After an existing office building is retrofitted with measures such as energy and water efficiency and waste reduction, the IRR of an overall building investment increases by 98 to 220 basis points post-retrofit, according to the report.

Slow adoption

Bordonaro: sees higher tenant retention rate than competitors

Another misconception is that sustainable practices cost more than standard improvements. “Research demonstrates there isn’t a significant incremental cost of greening an existing building compared to the cost of mending a building exterior,” Sheth and Mahajan wrote. More awareness and education on sustainability practices has also helped to reduce the costs of green certification. “To a large extent, the hesitance toward sustainability adoption can be attributed to the lack of awareness about returns versus costs.”

Overall, many real estate managers still have a ways to go when it comes to adopting sustainability measures. “If you set the bar as who’s best in class, who are top quartile, it’s 20 percent maybe by AUM that really have their act together,” says D’Angelo. “They’ve got expertise, there’s somebody who’s thinking about it every month.”

He points to the annual GRESB real estate assessment survey, which assesses the sustainability performance of real estate assets globally, and estimates up to half of managers “scramble” every year to compile the data needed to complete the survey, while the remainder simply don’t even have the data.

“If you’re doing right, it shouldn’t be a scramble,” he says. “The data should be at your fingertips because you’re using it as part of your day-in and day-out management process.”

Yet another misconception is that sustainability measures are incompatible with closed-end funds, since a manager would not be able to see the upside of that investment, and therefore generate an appropriate return, within the life of the fund.

“We see results very early on,” says Bordonaro, whose own firm manages closed-end funds. Indeed, Gerding Edlen saw cost savings of $11,700 in 2017 from a co-generation system installed at The Eddy, one of its residential mixed-use properties, according to a 2017 report on the firm’s Green Cities II Fund. The asset was just completed in 2016.

98-220bps

IRR increase of a sustainable office building post-retrofit, according to Deloitte

And not all sustainability measures involve expensive upfront costs. From 2016-17, Gerding Edlen partnered with a local utility company and three other organizations to launch a pilot “Eco-Concierge” program at one of its apartment properties in Chicago. This included a web-based gamification platform used by tenants to earn points by logging their sustainable actions and consequently be eligible for prizes. The sustainable actions connected to the game resulted in the equivalent of average utility bill savings of $70 per player, while the program was implemented at the property at no cost to the firm.

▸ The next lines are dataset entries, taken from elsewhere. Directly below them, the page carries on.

===== src/rtl/cltt_dp.sv =====
// Datapath for the timeout table: entry memories, counters, config, result register.
// Depends on cltt_pkg; commanded by cltt_ctrl.
module cltt_dp #(
  parameter int unsigned MaxClients = cltt_pkg::MaxClientsDef
) (
  input  logic                              clk_i,
  input  logic                              rst_ni,
  input  logic                              cfg_we_i,
  input  logic [cltt_pkg::CfgIdxW-1:0]      cfg_idx_i,
  input  logic [cltt_pkg::TimeW-1:0]        cfg_wdata_i,
  input  cltt_pkg::cmd_e                    in_cmd_i,
  input  logic [cltt_pkg::IdW-1:0]          in_id_i,
  input  logic [cltt_pkg::TimeW-1:0]        in_now_i,
  input  cltt_pkg::ctrl_cmd_t               cmd_i,
  output cltt_pkg::dp_stat_t                stat_o,
  input  logic                              out_ready_i,
  output logic                              out_valid_o,
  output logic [cltt_pkg::StatusW-1:0]      out_status_o,
  output logic [cltt_pkg::IdW-1:0]          out_id_o,
  output logic [cltt_pkg::TimeW-1:0]        out_wait_o,
  output logic                              out_last_o
);

  localparam int unsigned CntW  = $clog2(MaxClients + 1);
  localparam int unsigned AddrW = (MaxClients > 1) ? $clog2(MaxClients) : 1;

  // configuration
  logic [cltt_pkg::TimeW-1:0] check_q, dead_q;

  always_ff @(posedge clk_i or negedge rst_ni) begin
    if (!rst_ni) begin
      check_q <= cltt_pkg::CheckPeriodRst;
      dead_q  <= cltt_pkg::DeadAfterRst;
    end else if (cfg_we_i) begin
      unique case (cltt_pkg::cfg_idx_e'(cfg_idx_i))
        cltt_pkg::CFG_CHECK_PERIOD: check_q <= cfg_wdata_i;
        cltt_pkg::CFG_DEAD_AFTER:   dead_q  <= cfg_wdata_i;
        default: ;
      endcase
    end
  end

  // captured request
  cltt_pkg::cmd_e              req_cmd_q;
  logic [cltt_pkg::IdW-1:0]    req_id_q;
  logic [cltt_pkg::TimeW-1:0]  req_now_q;

  always_ff @(posedge clk_i) begin
    if (cmd_i.load_req) begin
      req_cmd_q <= in_cmd_i;
      req_id_q  <= in_id_i;
      req_now_q <= in_now_i;
    end
  end

  // counters
  logic [CntW-1:0]  count_q, cnt_q, cnt_nxt;
  logic [AddrW-1:0] pos_q;
  logic             found_q;

  assign cnt_nxt = cnt_q + CntW'(1);

  always_ff @(posedge clk_i or negedge rst_ni) begin
    if (!rst_ni) begin
      count_q <= '0;
      cnt_q   <= '0;
      found_q <= 1'b0;
    end else begin
      if (cmd_i.wr_add) begin
        count_q <= count_q + CntW'(1);
      end else if (cmd_i.count_dec) begin
        count_q <= count_q - CntW'(1);
      end

      if (cmd_i.cnt_clr) begin
        cnt_q <= '0;
      end else if (cmd_i.cnt_load_pos) begin
        cnt_q <= CntW'(pos_q);
      end else if (cmd_i.cnt_inc) begin
        cnt_q <= cnt_nxt;
      end

      if (cmd_i.load_req) begin
        found_q <= 1'b0;
      end else if (cmd_i.find_chk && stat_o.cnt_nz && stat_o.match) begin
        found_q <= 1'b1;
      end
    end
  end

  always_ff @(posedge clk_i) begin
    if (cmd_i.find_chk && stat_o.cnt_nz && stat_o.match) begin
      pos_q <= AddrW'(cnt_q - CntW'(1));
    end
  end

  // entry memories, one write and one registered read a cycle
  logic [cltt_pkg::IdW-1:0]   ids_mem  [MaxClients];
  logic [cltt_pkg::TimeW-1:0] seen_mem [MaxClients];
  logic [cltt_pkg::IdW-1:0]   rd_id_q;
  logic [cltt_pkg::TimeW-1:0] rd_seen_q;
  logic [AddrW-1:0]           raddr;

  always_comb begin
    case (cmd_i.rd_sel)
      cltt_pkg::RD_NEXT: raddr = cnt_nxt[AddrW-1:0];
      cltt_pkg::RD_ZERO: raddr = '0;
      default:           raddr = cnt_q[AddrW-1:0];
    endcase
  end

  always_ff @(posedge clk_i) begin
    rd_id_q   <= ids_mem[raddr];
    rd_seen_q <= seen_mem[raddr];
    if (cmd_i.wr_add) begin
      ids_mem[count_q[AddrW-1:0]]  <= req_id_q;
      seen_mem[count_q[AddrW-1:0]] <= req_now_q;
    end else if (cmd_i.wr_seen) begin
      seen_mem[pos_q] <= req_now_q;
    end else if (cmd_i.wr_shift) begin
      ids_mem[cnt_q[AddrW-1:0]]  <= rd_id_q;
      seen_mem[cnt_q[AddrW-1:0]] <= rd_seen_q;
    end
  end

  // timing arithmetic on the entry just read
  logic [cltt_pkg::TimeW-1:0] elapsed, remain, wait_q;
  cltt_pkg::status_e          entry_st;

  assign elapsed = req_now_q - rd_seen_q;
  assign remain  = (elapsed >= check_q) ? '0 : (check_q - elapsed);

  always_comb begin
    if (elapsed > dead_q) begin
      entry_st = cltt_pkg::ST_DEAD;
    end else if (elapsed > check_q) begin
      entry_st = cltt_pkg::ST_CHECK;
    end else begin
      entry_st = cltt_pkg::ST_ALIVE;
    end
  end

  always_ff @(posedge clk_i) begin
    if (cmd_i.load_req) begin
      wait_q <= check_q;
    end else if (cmd_i.min_upd && (remain < wait_q)) begin
      wait_q <= remain;
    end
  end

  // result register
  logic                       out_valid_q, out_last_q;
  cltt_pkg::status_e          out_status_q;
  logic [cltt_pkg::IdW-1:0]   out_id_q;
  logic [cltt_pkg::TimeW-1:0] out_wait_q;
  logic                       out_load;

  assign out_load = cmd_i.out_entry || cmd_i.out_resp;

  always_ff @(posedge clk_i or negedge rst_ni) begin
    if (!rst_ni) begin
      out_valid_q <= 1'b0;
    end else if (out_load) begin
      out_valid_q <= 1'b1;
    end else if (out_ready_i) begin
      out_valid_q <= 1'b0;
    end
  end

  always_ff @(posedge clk_i) begin
    if (cmd_i.out_entry) begin
      out_status_q <= entry_st;
      out_id_q     <= rd_id_q;
      out_wait_q   <= wait_q;
      out_last_q   <= stat_o.last_entry;
    end else if (cmd_i.out_resp) begin
      out_status_q <= cmd_i.resp_status;
      out_last_q   <= 1'b1;
      if (cmd_i.resp_status == cltt_pkg::ST_EMPTY) begin
        out_id_q   <= '0;
        out_wait_q <= wait_q;
      end else begin
        out_id_q   <= req_id_q;
        out_wait_q <= '0;
      end
    end
  end

  assign out_valid_o  = out_valid_q;
  assign out_status_o = out_status_q;
  assign out_id_o     = out_id_q;
  assign out_wait_o   = out_wait_q;
  assign out_last_o   = out_last_q;

  // status to controller
  always_comb begin
    stat_o.cnt_nz       = (cnt_q != '0);
    stat_o.cnt_lt_count = (cnt_q < count_q);
    stat_o.match        = (rd_id_q == req_id_q);
    stat_o.full         = (count_q == CntW'(MaxClients));
    stat_o.count_zero   = (count_q == '0);
    stat_o.found        = found_q;
    stat_o.out_free     = !out_valid_q || out_ready_i;
    stat_o.shift_more   = (cnt_nxt < count_q);
    stat_o.last_entry   = (cnt_nxt == count_q);
    stat_o.req_cmd      = req_cmd_q;
  end

endmodule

Dan Winters, GRESB head of America, agrees the impact generated by sustainability measures can be seen far more quickly than many people assume. “Marginal investments to reduce operating expenses are immediately reflected in NOI, while achieving an Energy Star or LEED rating signals asset quality at key financial moments of truth – leasing and sale transactions.”

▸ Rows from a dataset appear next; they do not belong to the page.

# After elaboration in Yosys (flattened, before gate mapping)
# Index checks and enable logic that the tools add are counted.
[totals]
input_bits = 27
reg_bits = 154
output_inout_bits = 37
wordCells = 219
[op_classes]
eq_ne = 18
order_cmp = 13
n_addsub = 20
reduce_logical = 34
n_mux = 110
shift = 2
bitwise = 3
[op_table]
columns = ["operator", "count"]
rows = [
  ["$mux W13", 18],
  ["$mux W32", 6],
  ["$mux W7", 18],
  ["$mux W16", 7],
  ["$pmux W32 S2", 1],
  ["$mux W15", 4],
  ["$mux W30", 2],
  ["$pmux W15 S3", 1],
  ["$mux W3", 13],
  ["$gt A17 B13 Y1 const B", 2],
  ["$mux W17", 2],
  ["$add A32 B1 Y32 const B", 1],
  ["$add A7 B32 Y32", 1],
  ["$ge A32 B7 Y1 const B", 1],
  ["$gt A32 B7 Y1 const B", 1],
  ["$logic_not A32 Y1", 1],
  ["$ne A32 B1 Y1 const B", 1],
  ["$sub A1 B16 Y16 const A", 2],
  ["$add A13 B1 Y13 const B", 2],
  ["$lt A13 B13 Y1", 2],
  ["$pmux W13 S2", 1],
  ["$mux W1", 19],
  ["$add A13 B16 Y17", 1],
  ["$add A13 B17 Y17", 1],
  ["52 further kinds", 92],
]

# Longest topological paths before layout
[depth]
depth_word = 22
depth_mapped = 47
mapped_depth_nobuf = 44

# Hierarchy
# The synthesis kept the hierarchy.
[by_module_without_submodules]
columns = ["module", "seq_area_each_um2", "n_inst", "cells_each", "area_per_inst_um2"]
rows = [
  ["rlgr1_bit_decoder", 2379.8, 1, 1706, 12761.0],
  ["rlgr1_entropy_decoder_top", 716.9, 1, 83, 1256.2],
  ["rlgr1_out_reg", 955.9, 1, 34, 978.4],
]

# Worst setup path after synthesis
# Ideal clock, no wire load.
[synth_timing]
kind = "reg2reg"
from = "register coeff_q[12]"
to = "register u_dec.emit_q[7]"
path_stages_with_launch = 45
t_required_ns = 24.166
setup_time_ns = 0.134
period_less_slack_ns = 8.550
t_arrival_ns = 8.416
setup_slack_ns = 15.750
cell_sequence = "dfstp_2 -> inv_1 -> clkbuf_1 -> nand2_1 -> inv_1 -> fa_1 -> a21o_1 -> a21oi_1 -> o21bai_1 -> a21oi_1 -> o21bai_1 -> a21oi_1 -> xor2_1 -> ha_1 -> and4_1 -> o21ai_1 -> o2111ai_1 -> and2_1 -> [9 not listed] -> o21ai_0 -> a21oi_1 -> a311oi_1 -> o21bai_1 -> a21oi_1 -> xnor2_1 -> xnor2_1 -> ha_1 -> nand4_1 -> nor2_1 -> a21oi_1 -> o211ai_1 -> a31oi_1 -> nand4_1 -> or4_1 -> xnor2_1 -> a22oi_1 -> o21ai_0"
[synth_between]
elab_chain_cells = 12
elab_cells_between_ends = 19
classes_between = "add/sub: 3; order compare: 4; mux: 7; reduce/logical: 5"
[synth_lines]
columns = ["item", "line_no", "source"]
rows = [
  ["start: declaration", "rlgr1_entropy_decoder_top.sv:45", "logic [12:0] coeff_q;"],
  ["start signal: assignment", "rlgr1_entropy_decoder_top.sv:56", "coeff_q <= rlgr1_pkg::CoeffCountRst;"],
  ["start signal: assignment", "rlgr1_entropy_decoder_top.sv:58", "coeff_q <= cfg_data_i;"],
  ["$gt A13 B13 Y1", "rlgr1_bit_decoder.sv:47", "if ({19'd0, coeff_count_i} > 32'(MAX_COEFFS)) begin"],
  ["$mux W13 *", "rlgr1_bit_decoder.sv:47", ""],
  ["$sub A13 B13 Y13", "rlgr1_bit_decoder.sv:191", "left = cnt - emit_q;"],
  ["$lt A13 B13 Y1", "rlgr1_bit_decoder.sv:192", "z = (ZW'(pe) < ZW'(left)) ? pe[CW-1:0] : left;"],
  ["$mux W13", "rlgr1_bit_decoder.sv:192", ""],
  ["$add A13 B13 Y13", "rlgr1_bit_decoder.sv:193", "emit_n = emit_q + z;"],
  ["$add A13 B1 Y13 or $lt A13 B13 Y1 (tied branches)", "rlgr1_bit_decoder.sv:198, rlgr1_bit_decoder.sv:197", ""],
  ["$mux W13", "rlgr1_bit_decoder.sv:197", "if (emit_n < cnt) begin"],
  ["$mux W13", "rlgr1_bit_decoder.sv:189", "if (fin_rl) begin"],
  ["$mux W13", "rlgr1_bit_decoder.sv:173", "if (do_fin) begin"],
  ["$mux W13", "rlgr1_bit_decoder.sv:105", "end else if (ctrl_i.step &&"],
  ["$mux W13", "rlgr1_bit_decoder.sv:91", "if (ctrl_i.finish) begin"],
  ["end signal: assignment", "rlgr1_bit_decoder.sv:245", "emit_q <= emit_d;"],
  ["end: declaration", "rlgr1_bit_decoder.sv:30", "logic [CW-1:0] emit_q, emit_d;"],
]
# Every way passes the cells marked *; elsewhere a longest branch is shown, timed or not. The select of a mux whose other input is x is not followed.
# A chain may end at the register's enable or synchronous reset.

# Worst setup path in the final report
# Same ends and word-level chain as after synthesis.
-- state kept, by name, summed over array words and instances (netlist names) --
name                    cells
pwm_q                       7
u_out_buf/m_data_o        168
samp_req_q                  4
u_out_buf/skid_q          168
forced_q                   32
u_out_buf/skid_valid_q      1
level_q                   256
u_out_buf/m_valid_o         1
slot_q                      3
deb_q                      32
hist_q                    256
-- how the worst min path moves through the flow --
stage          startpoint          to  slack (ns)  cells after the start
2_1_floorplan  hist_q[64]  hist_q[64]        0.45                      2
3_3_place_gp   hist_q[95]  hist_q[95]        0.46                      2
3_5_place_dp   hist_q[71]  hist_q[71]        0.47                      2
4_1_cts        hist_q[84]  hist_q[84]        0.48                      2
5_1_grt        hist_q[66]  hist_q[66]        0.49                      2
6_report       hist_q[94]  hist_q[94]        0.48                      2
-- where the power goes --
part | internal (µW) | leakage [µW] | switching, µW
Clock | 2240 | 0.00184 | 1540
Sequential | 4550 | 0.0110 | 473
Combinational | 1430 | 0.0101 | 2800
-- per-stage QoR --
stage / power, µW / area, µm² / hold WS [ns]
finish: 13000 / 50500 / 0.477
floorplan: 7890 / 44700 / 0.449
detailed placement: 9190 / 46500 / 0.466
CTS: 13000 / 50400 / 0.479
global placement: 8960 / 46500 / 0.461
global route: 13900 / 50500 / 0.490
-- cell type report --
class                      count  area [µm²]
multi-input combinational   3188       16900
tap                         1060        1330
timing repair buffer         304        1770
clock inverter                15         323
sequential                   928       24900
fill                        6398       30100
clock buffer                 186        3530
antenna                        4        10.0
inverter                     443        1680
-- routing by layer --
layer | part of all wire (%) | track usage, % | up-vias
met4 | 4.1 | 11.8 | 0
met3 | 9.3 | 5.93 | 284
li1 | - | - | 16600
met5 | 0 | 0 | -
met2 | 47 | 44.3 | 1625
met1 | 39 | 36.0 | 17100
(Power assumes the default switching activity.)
File: config.mk
export PLATFORM = sky130hd
export DESIGN_NAME = qau_merge
export DESIGN_NICKNAME = d
export VERILOG_FILES = /design/src/hw/rtl/qau_pkg.sv /design/src/hw/rtl/qau_merge.sv
export SDC_FILE = /design/constraint.sdc
export NUM_CORES = 1
export LEC_CHECK = 0
export BUFFER_PORTS_ARGS = -buffer_cell sky130_fd_sc_hd__buf_2
export CAP_MARGIN = 20
export CORE_UTILIZATION = 40
export DETAILED_ROUTE_END_ITERATION = 6
export PLACE_DENSITY = 0.75
export SYNTH_ARGS = -nofsm -noshare
export SYNTH_HDL_FRONTEND = slang
export SYNTH_SLANG_ARGS = --single-unit
File: constraint.sdc
create_clock -name clk -period 2.5 [get_ports clk]
set_input_delay 0.125 -clock clk [delete_from_list [all_inputs] [get_ports clk]]
set_output_delay 0.125 -clock clk [all_outputs]
set_load 0.05 [all_outputs]
File: src/hw/rtl/qau_pkg.sv
// Shared types, constants and the sigmoid table of the quaternion unit.
// No dependencies; used by every module of the block.
`timescale 1ns / 1ps
`default_nettype none

package qau_pkg;

  localparam int COMP_W      = 16;
  localparam int FRAC_W      = 12;
  localparam int SIG_ENTRIES = 256;
  localparam int SIG_IDX_W   = $clog2(SIG_ENTRIES);
  localparam int SIG_VAL_W   = FRAC_W + 1;
  localparam int LANES       = 4;
  localparam int LANE_IDX_W  = $clog2(LANES);

  localparam longint unsigned Q30_ONE = 64'd1 << 30;

  typedef logic signed [COMP_W-1:0] comp_t;
  typedef comp_t [LANES-1:0]        quat_t;
  typedef logic [LANE_IDX_W-1:0]    lane_idx_t;
  typedef logic [SIG_VAL_W-1:0]     sig_val_t;
  typedef sig_val_t                 sig_tab_t [SIG_ENTRIES];

  localparam comp_t COMP_MAX = {1'b0, {(COMP_W-1){1'b1}}};
  localparam comp_t COMP_MIN = {1'b1, {(COMP_W-1){1'b0}}};

  typedef enum logic [2:0] {
    KIND_CONJ         = 3'd0,
    KIND_SUM          = 3'd1,
    KIND_DIFF         = 3'd2,
    KIND_HAMILTON     = 3'd3,
    KIND_SCALE        = 3'd4,
    KIND_SIGMOID      = 3'd5,
    KIND_SIGMOID_DERIV = 3'd6
  } kind_e;

  typedef struct packed {
    logic [2:0] kind;
    comp_t      a_real;
    comp_t      a_i;
    comp_t      a_j;
    comp_t      a_k;
    comp_t      b_real;
    comp_t      b_i;
    comp_t      b_j;
    comp_t      b_k;
    comp_t      scale_factor;
  } req_t;

  typedef struct packed {
    comp_t res_real;
    comp_t res_i;
    comp_t res_j;
    comp_t res_k;
    logic  overflow;
  } rsp_t;

  typedef struct packed {
    logic s1_en;
    logic s2_en;
  } lane_ctrl_t;

  // Hamilton product terms per result component: a index, b index, negate.
  localparam lane_idx_t HAM_A_SEL [LANES][LANES] = '{
    '{2'd0, 2'd1, 2'd2, 2'd3},
    '{2'd2, 2'd3, 2'd1, 2'd0},
    '{2'd3, 2'd1, 2'd2, 2'd0},
    '{2'd1, 2'd2, 2'd3, 2'd0}
  };
  localparam lane_idx_t HAM_B_SEL [LANES][LANES] = '{
    '{2'd0, 2'd1, 2'd2, 2'd3},
    '{2'd3, 2'd2, 2'd0, 2'd1},
    '{2'd1, 2'd3, 2'd0, 2'd2},
    '{2'd2, 2'd1, 2'd0, 2'd3}
  };
  localparam logic HAM_NEG [LANES][LANES] = '{
    '{1'b0, 1'b1, 1'b1, 1'b1},
    '{1'b0, 1'b1, 1'b0, 1'b0},
    '{1'b0, 1'b1, 1'b0, 1'b0},
    '{1'b0, 1'b1, 1'b0, 1'b0}
  };

  // Divide by shift and subtract; runs only while the table is built.
  function automatic longint unsigned udiv(longint unsigned num, longint unsigned den);
    longint unsigned quo;
    longint unsigned rem;
    quo = '0;
    rem = '0;
    for (int i = 63; i >= 0; i--) begin
      rem = {rem[62:0], num[i]};
      if (rem >= den) begin
        rem    = rem - den;
        quo[i] = 1'b1;
      end
    end
    return quo;
  endfunction

  // exp(-|x|) by Taylor series on |x|/16, squared four times, then 1/(1+e) for x >= 0 and e/(1+e) below.
  function automatic sig_tab_t build_sig_table();
    sig_tab_t          tab;
    longint unsigned   m;
    longint unsigned   u;
    longint unsigned   r;
    longint unsigned   den;
    longint unsigned   num;
    logic              pos;
    for (int n = 0; n < SIG_ENTRIES; n++) begin
      pos = (2 * n >= SIG_ENTRIES);
      if (pos) begin
        m = longint'(2 * n - SIG_ENTRIES);
      end else begin
        m = longint'(SIG_ENTRIES - 2 * n);
      end
      u = udiv(m << 30, 64'(2 * SIG_ENTRIES));
      r = Q30_ONE;
      for (int k = 10; k >= 1; k--) begin
        r = Q30_ONE - udiv((u * r) >> 30, 64'(k));
      end
      for (int s = 0; s < 4; s++) begin
        r = (r * r) >> 30;
      end
      den = Q30_ONE + r;
      num = pos ? Q30_ONE : r;
      tab[n] = sig_val_t'(udiv((num << FRAC_W) + (den >> 1), den));
    end
    return tab;
  endfunction

  localparam sig_tab_t SIG_TABLE = build_sig_table();

endpackage

`default_nettype wire

File: src/hw/rtl/qau_merge.sv
// Output stage: joins the four lane results and overflow flags into one response.
// Depends on qau_pkg.
`timescale 1ns / 1ps
`default_nettype none

module qau_merge (
  input  logic                       clk,
  input  logic                       rst,
  input  logic                       lane_valid,
  input  qau_pkg::quat_t             lane_res,
  input  logic [qau_pkg::LANES-1:0]  lane_ov,
  input  logic                       stall,
  output logic                       take,
  output logic                       valid,
  output qau_pkg::rsp_t              data
);

  assign take = !valid || !stall;

  always_ff @(posedge clk) begin
    if (rst) begin
      valid <= 1'b0;
    end else if (take) begin
      valid <= lane_valid;
    end
  end

  always_ff @(posedge clk) begin
    if (take && lane_valid) begin
      data.res_real <= lane_res[0];
      data.res_i    <= lane_res[1];
      data.res_j    <= lane_res[2];
      data.res_k    <= lane_res[3];
      data.overflow <= |lane_ov;
    end
  end

endmodule

`default_nettype wire

==> out/summary.log <==
[worst_hold_path] hold-critical path depth 3
[clock_tree] H-tree depth reported by CTS 3
[sta] TNS Setup 0 ns
[critical_path] startpoint type of the worst setup path register
[global_routing] number of global-route vias before repair 1,729
[global_routing] first-pass GRT wire length 8.11 mm
[detailed_routing] number of search-and-repair iterations in the first detailed-routing pass 4
[critical_path] sort of element at the end of the critical path register
[sta] RSZ-0062 raised after global routing no
[pwr] Static Leak 1.54 nW
[place] I/O Buffers 138
[clock_tree] clock transition at the registers of the reported paths 0.06 ns
[pwr] net switching power 693 µW
[sta] worst slew slack as a fraction of its limit 0.638
[floorplanning] Core Footprint 4750 µm²
[synthesis] part of the Yosys area used for sequential elements 0.987
[floorplanning] height of the die 72.7 µm
[global_routing] pin count of the biggest net entering global routing 26
[layout] Final #Nets 359
[sta] final critical delay including setup and external delays 1.64 ns
[clock_tree] maximum number of buffers from clock root to sink 2
[synthesis] number of nets in the synthesized netlist 143
[synthesis] area of the mapped netlist 2000 µm²
[layout] Reg area 1970 µm²
[synthesis] Cell variety after synth 7
[sta] maximum clock skew at final layout 0.00579 ns
[detailed_routing] total via count after detailed routing 1,551
[global_routing] number of antenna violations at the first check in global routing 0
[floorplanning] row cnt 25
[sta] number of setup violations in the final report 0
[detailed_routing] count of antenna-violating nets left after detailed routing 0
[floorplanning] overall die width 72.7 µm
[clock_tree] root cell of the clock tree sky130_fd_sc_hd__clkbuf_8
[sta] crit share post-route 0.657
[layout] share of cells above drive strength 1 0.522
[clock_tree] clock latency on the worst-skew pair 0.33 ns
[clock_tree] number of sinks on the clock net 66
[detailed_routing] Post-route DRC 0
[synthesis] top cell type's share of synthesized area 0.977
[pwr] pwr/cell area 691 nW/µm²
[pwr] share of total power in combinational logic 0.183
[pwr] part of the total power dissipated in the clock network 0.289
[sta] transition time at the pin with the least slew margin 0.543 ns
[detailed_routing] total detailed-routing wirelength 5.62 mm
[worst_hold_path] type of the tightest min-delay check in -> reg
[sta] timing-limited maximum frequency 0.608 GHz
[pwr] share of total power consumed by net switching 0.279
[synthesis] cell types with the largest area share after synthesis sky130_fd_sc_hd__edfxtp_1 (98%), sky130_fd_sc_hd__dfxtp_1 (1.0%), sky130_fd_sc_hd__or4_1 (0.38%), sky130_fd_sc_hd__and2_1 (0.31%), sky130_fd_sc_hd__a21oi_1 (0.25%)
[floorplanning] die outline area 5280 µm²
[critical_path] endpoint required time on the critical path 2.50 ns
[layout] area grow syn2layout 79.7%
[synthesis] mean instance size in the synthesized netlist 28.1 µm²
[clock_tree] quantity of gates resized following cts 0
[synthesis] count of mapped cells out of synthesis 71
[detailed_routing] number of vias per cell after detailed routing 4.33
[pwr] sequential share of power 0.528
[place] GPL Wtd Cong 0.688
[sta] hold violation count in the final report 0
[detailed_routing] average wire length per cell after detail routing 15.7 µm
[layout] filler instances 287
[flow_run] Maximum Capacitance Violations 0
[synthesis] yosys synthesis warning count 0
[layout] commonest non-fill, non-tap cell in the layout sky130_fd_sc_hd__buf_2
[sta] worst hold slack across all endpoints 0.0469 ns
[synthesis] cell type with the largest total area after synthesis sky130_fd_sc_hd__edfxtp_1
[layout] top library cells by usage in the layout, fill and taps aside sky130_fd_sc_hd__buf_2 (138), sky130_fd_sc_hd__edfxtp_1 (65), sky130_fd_sc_hd__dlygate4sd3_1 (65)
[layout] total area of multi-input combinational cells 27.5 µm²
[detailed_routing] initial drt markers 91
[layout] Antenna diodes 0
[critical_path] data arrival at the endpoint of the critical path 1.65 ns
[floorplanning] starting density of the core 0.420
[pwr] VDD IR max 507 µV
[critical_path] maximum fanout along the worst path 25
[clock_tree] number of clock buffers inserted by TritonCTS 9
[pwr] Int Power 1.79 mW
[global_routing] overall global routing resource usage 0.223
[critical_path] path depth of the worst reg2reg path 3
[run_status] outcome completed
[floorplanning] number of ports placed on the die boundary 139
[global_routing] overflow left after global routing 0
[critical_path] Worst Setup Path Type reg -> reg
[sta] pins over their slew limit 0
[clock_tree] TritonCTS clock tree done
[synthesis] number of synthesized register bits 66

For example, at a 6 percent cap rate, a property acquired for a value-add fund can gain nearly $17 per square foot in value for every $1 per square foot in operating expense savings, according to Winters. He expects as more real estate managers incorporate green practices, not only will the environmental performance of the firms improve over time, so will their financial performance.

In real estate, water and energy will be “some of the biggest spend on a regular basis on an asset level,” says D’Angelo. “If you can move the dial on environmental performance, there’s going to be a return.”